Posted: Tuesday, September 24, 2002

JUNEAU (AP) -- Two Christian churches are asking school district administrators to make some changes in a high school event aimed at increasing tolerance of homosexuals.

The Juneau churches, Chapel By the Lake and Auke Bay Bible Church, have sent a letter requesting the Day of Silence event be broadened to a Day of Respect that would take the focus off gay students.

But student organizers at Juneau-Douglas High School say that would defeat the event's purpose.

''The Day of Silence is a national day and we don't want the purpose diluted,'' said Coryjean Whittemore, 16, who organized the event last year and spoke at the high school site council meeting Thursday.

Principal Deb Morse said she wanted input from the Juneau School Board before making a decision. The board's next meeting is Oct. 1.

Last April, at least 140 high school students participated in the first Juneau Day of Silence by taking a daylong oath of silence to demonstrate the silence gays and lesbians must practice to avoid discrimination.

Though most students supported the event, a few pulled down event posters, and others passed out ''straight pride'' flyers, organizers said.

The Day of Silence is a 6-year-old national event sponsored by the Gay Lesbian and Straight Education Network. According to the national Day of Silence Web site, www.dayofsilence.org, 100,000 students participated last year.

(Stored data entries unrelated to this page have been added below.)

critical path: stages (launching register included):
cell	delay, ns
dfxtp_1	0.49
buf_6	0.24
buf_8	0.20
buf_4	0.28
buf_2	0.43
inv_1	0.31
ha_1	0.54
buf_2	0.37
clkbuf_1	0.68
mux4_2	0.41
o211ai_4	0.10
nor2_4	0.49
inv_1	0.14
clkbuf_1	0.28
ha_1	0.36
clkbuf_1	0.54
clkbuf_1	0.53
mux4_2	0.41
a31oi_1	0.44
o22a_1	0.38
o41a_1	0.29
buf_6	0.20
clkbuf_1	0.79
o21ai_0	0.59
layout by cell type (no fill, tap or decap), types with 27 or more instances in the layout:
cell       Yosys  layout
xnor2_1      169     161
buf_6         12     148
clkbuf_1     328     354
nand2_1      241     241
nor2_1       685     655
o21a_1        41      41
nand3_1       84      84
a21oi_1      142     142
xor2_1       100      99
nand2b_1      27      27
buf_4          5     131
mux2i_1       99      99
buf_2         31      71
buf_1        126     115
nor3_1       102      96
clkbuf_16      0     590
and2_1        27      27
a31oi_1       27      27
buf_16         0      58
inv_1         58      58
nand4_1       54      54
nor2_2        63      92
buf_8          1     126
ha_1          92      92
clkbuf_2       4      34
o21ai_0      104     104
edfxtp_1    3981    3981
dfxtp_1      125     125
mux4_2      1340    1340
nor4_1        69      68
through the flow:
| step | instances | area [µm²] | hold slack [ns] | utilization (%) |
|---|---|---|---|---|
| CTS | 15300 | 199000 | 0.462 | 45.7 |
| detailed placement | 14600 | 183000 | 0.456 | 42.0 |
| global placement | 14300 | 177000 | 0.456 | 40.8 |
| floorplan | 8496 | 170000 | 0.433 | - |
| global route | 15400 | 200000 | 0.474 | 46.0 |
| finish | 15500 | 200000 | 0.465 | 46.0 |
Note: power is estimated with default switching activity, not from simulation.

Chapel by the Lake, an evangelical Presbyterian church, and Auke Bay Bible Church, a nondenominational born-again Christian church, last year also asked in a letter that the event be changed. The churches proposed that students could wear ribbons and put up posters for their own ethnic, religious, or environmental causes. Several dozen church members signed the letters.

Pastor Tim Frega of Auke Bay Bible Church, which has about 300 members, thinks the Day of Silence focuses on a lifestyle choice that is immoral. He said that people who call his church homophobic are being biased against Christian views.

''We've got people being intolerant of our intolerance. Where will it end?'' he asked.

Steve Olmstead, pastor of the 400-person congregation at Chapel By The Lake, said the church's governing body had not been unanimous about sending the letter, which was forwarded to it by members of Auke Bay Bible Church.

Openly gay pastors may be ordained in the Presbyterian Church, but they may not practice homosexuality by engaging in a relationship, Olmstead said. There also are openly homosexual members of the church's congregation.